Mike Swire, an environmental activist who lives in Bay Meadows, is known for being the “bike lanes person” at San Mateo city council meetings.
“Every night I go to a meeting or two, and they’re like ‘Oh, here’s Mike again,’ and they’re a bit sick of me,” Swire said.
The grumbles don’t deter Swire from his mission. He views the development of safe and protected bike lanes as one of the biggest equity issues facing San Mateo.
“There’s this misperception that the people who use bike lanes are middle-aged guys, and that’s not true,” Swire said. “If you go down to Humboldt, North Central, it is an equity priority neighborhood, and a lot of people there don’t have cars.

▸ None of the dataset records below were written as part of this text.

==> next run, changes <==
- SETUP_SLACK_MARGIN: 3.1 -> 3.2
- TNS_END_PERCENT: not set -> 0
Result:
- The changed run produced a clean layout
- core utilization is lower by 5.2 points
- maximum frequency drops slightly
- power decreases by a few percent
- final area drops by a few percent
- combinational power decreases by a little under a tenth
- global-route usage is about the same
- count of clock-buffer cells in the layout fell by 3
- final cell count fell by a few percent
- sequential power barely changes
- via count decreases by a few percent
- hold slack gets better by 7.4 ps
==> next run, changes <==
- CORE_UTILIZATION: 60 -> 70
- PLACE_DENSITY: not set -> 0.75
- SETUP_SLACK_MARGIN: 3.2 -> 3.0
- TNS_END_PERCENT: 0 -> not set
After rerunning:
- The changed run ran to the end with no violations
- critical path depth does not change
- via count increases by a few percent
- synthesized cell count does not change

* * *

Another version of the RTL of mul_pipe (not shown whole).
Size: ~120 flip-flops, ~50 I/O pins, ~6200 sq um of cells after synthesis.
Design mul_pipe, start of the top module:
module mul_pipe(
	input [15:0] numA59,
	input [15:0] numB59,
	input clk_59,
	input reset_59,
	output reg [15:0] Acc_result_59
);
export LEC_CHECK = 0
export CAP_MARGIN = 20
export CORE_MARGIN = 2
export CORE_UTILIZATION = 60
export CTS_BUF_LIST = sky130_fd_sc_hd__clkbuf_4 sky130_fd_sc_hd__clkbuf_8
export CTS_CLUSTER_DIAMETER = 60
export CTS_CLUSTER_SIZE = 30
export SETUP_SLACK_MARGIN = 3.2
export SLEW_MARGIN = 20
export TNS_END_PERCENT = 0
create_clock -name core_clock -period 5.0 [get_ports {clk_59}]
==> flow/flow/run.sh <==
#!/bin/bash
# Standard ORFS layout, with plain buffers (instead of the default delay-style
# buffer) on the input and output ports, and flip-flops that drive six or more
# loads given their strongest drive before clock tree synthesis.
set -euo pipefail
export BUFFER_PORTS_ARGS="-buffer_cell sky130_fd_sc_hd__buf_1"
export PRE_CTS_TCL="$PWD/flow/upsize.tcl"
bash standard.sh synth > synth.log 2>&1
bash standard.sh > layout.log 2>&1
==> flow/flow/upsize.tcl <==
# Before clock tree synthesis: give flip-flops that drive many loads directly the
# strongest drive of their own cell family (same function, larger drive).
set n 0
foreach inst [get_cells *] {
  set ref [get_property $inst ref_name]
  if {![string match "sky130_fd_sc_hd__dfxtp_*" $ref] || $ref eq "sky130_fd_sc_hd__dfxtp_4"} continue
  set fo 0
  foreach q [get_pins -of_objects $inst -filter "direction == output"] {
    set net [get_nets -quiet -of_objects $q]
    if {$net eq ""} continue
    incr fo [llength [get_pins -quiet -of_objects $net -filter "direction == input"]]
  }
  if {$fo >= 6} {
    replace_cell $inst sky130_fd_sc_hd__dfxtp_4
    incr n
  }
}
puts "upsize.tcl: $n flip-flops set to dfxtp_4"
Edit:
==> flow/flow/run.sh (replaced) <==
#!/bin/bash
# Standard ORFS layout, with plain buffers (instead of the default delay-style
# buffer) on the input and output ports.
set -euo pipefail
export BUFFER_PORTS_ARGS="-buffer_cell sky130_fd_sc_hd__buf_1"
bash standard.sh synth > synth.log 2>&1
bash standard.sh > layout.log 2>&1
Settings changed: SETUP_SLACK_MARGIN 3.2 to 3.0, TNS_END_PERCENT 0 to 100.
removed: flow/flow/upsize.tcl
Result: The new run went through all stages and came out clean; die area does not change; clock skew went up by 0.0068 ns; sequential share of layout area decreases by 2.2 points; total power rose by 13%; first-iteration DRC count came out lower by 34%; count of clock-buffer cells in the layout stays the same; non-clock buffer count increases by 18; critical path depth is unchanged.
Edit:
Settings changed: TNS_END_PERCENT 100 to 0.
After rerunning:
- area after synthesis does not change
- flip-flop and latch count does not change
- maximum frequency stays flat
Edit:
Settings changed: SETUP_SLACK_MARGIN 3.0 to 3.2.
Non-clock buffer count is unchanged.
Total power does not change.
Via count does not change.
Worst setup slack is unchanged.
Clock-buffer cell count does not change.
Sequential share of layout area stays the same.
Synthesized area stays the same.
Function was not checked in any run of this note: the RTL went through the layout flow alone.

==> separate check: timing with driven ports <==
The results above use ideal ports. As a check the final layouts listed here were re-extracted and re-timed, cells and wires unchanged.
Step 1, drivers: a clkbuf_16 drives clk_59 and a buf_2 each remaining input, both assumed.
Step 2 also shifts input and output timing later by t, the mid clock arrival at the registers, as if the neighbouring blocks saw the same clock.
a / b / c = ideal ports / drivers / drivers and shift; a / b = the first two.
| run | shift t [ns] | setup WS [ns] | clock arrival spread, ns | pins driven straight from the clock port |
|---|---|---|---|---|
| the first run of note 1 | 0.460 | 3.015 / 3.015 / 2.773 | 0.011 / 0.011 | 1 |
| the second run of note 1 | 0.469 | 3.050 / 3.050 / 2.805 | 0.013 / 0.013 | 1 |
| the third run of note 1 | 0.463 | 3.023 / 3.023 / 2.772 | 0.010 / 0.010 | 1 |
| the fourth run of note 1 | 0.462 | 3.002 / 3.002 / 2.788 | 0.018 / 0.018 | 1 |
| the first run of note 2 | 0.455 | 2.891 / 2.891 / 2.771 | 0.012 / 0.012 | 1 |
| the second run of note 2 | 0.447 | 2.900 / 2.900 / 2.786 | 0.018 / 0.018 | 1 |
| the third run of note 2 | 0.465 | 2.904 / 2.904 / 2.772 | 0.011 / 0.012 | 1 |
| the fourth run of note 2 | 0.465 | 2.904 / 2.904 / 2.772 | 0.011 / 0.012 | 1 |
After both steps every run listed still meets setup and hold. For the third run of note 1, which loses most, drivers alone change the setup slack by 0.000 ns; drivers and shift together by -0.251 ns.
Background: an optimization exercise with open tools, aiming at small area and a short achievable clock period. Do not read the settings as production practice.
RTL that was checked went through simulation tests only; none was proved equivalent to the original.
Power figures rest on the tool's default switching activity, not on a simulated workload.

==> flow/design.v <==
module spn_cu (
    input  logic        clk,
    input  logic        reset,            
    input  logic [1:0]  opcode,           
    input  logic [15:0] data_in,          
    input  logic [31:0] secret_key,       
    output logic [15:0] data_out,         
    output logic [1:0]  valid             
);
    function automatic logic [3:0] sbox(input logic [3:0] x);
        logic w;
        w = ~(x[1] ^ x[2]);
        sbox[0] = x[3] ^ (x[0] & w);
        sbox[1] = ~(x[0] ^ x[1]) ^ (x[3] & ((~x[0] & ~x[2]) | (x[1] & (x[0] ^ x[2]))));
        sbox[2] = x[2] ^ (x[0] & w & ~x[3]);
        sbox[3] = ~(x[0] ^ (x[2] & ~(x[0] & x[1])) ^ (x[3] & ~(x[0] ^ x[1])));
    endfunction
    function automatic logic [3:0] inv_sbox(input logic [3:0] x);
        inv_sbox[0] = ~(x[2] ^ x[3] ^ (x[0] & ~(x[1] ^ (x[2] & x[3]))));
        inv_sbox[1] = x[1] ^ x[2] ^ x[3] ^ (x[0] & (x[3] ? x[1] : x[2]));
        inv_sbox[2] = x[2] ^ (x[0] & ~x[3] & (x[1] ^ x[2]));
        inv_sbox[3] = (~(x[1] | x[2]) | (x[0] & x[1] & x[2])) ^ (x[3] & ~(x[0] ^ x[1] ^ x[2]));
    endfunction
    function automatic logic [15:0] s16(input logic [15:0] x);
        s16 = {sbox(x[15:12]), sbox(x[11:8]), sbox(x[7:4]), sbox(x[3:0])};
    endfunction
    function automatic logic [15:0] si16(input logic [15:0] x);
        si16 = {inv_sbox(x[15:12]), inv_sbox(x[11:8]), inv_sbox(x[7:4]), inv_sbox(x[3:0])};
    endfunction
    logic        st_idle, st_pe, st_pd, st_de, st_dd;
    logic [1:0]  vo;
    logic [15:0] d_reg, k_reg;
    logic [7:0]  x_reg;
    logic        err_in;
    logic [15:0] rk_a, a_enc, a_dec, b_enc, b_dec, a_next, b_next;
    assign err_in = st_idle && (opcode == 2'b11);
    assign st_de  = vo[0] && !vo[1];
    assign st_dd  = vo[1] && !vo[0];
    assign rk_a  = {secret_key[7:0], opcode[0] ? secret_key[23:16] : secret_key[31:24]};
    assign a_enc = s16(data_in ^ rk_a);
    assign a_dec = si16(data_in) ^ rk_a;
    assign a_next = opcode[1] ? {a_dec[1:0], a_dec[15:2]} : {a_enc[13:0], a_enc[15:14]};
    assign b_enc = s16(d_reg ^ k_reg);
    assign b_dec = si16(d_reg) ^ k_reg;
    assign b_next = st_pe ? {b_enc[13:0], b_enc[15:14]} : {b_dec[1:0], b_dec[15:2]};
    always_ff @(posedge clk or posedge reset) begin
        if (reset) begin
            st_idle <= 1'b1;
            st_pe   <= 1'b0;
            st_pd   <= 1'b0;
            vo      <= 2'b00;
        end else begin
            st_idle <= vo[0] | vo[1] | (st_idle && opcode == 2'b00);
            st_pe   <= st_idle && opcode == 2'b01;
            st_pd   <= st_idle && opcode == 2'b10;
            vo      <= {st_pd | err_in, st_pe | err_in};
        end
    end
    always_ff @(posedge clk) begin
        d_reg <= st_idle ? a_next : b_next;
        k_reg <= st_idle ? secret_key[15:0] : {k_reg[7:0], x_reg};
        x_reg <= opcode[0] ? secret_key[31:24] : secret_key[23:16];
    end
    assign data_out = ({16{st_de}} & b_enc) | ({16{st_dd}} & b_dec);
    assign valid    = vo | {err_in, err_in};
endmodule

So, bike lanes are the way they get to their job.”
Swire has been working in politics since he was in college, but has spent the past three years exclusively focusing on safe streets on the peninsula, which includes biking and walking as well as sustainable transportation. He said one of the biggest obstacles to safe streets in San Mateo is tax revenue being directed toward highway projects.
“Highways are the biggest sources of greenhouse gas emissions, air pollution, and crashes,” Swire asserted. “They say widening highways reduces congestion, but all it does is encourage more people to drive and, eventually, congestion returns.”
Swire, echoing the views of many environmental advocates, argues that even if expanding bike lanes means sacrificing some parking spots or extra traffic lanes, the long-term benefits—less congestion and fewer cars on the road—make the sacrifice worthwhile. He said safety is still one of the biggest concerns San Mateo residents have to face when deciding to bike or drive.
According to a recent survey of 50 Upper School students, over 50% of students who bike have felt concerned about being hit by a car. Additionally, 65% said that if there were more separated bikeways (dedicated lanes separated with bollards/parking), they would bike more often, while only 19% said they would bike more if there were more bike routes without dedicated lanes.
One of those student bikers, Elin Randolph ’28, rides her bike daily to the Caltrain station to get to school; her commute to the station is 2.5 miles and takes around 15 to 20 minutes, depending on traffic. Recently, her biggest worry has been the removal of bike lanes on her usual route due to construction.
“I feel a lot less safe, and I think my commute is a lot more dangerous, especially because there are cars that don’t know how to deal with bikes sharing the street with them, even though that’s how it’s supposed to be using traffic laws,” Randolph said.
Upper School Social Emotional Learning Teacher Sean Schochet also bikes to school and has been passionate about biking since he was in high school. He feels that the “shared roads” that San Mateo puts in place to encourage biking are performative and unsafe.
“Sometimes I’m getting honked at and I’m legally in my right of way using the lane because there’s this bicycle painted on the road, but cars don’t respect it and it’s dangerous,” Schochet said.
Schochet views biking safety as an issue that needs a shift in mindset from the community, along with safe infrastructure and support from the government.
“The community doesn’t just transform into a biking community overnight by putting in lanes,” Schochet said. “It’s actually over time that bikers are seen on the roads, and that mindsets shift. People should be watching out for bikers and anticipating them more, because anticipation makes it safe as well.”
One example of how anti-bike lane mindsets can influence policy is the bike lanes on Humboldt Street. In 2022, protected bike lanes were installed along Humboldt and Poplar Avenues as part of a $1.5 million federal grant. However, the initiative also removed about 200 parking spaces from the area, angering some residents. On Monday, Feb. 3, council members decided to start the process of removing the bike lanes on Humboldt Street from Second Avenue to Indian Avenue to appease these residents.
“This is a perfect case of quick judgment and not letting a solution become the solution,” Schochet said. “They are overreacting to community outrage, in my opinion, without any data to see if it’s working or not. Two years is way too short a time, because even if fewer riders are using it, over time, more riders would use it if they saw other riders using it, and then it would build up into a community that might utilize it more.”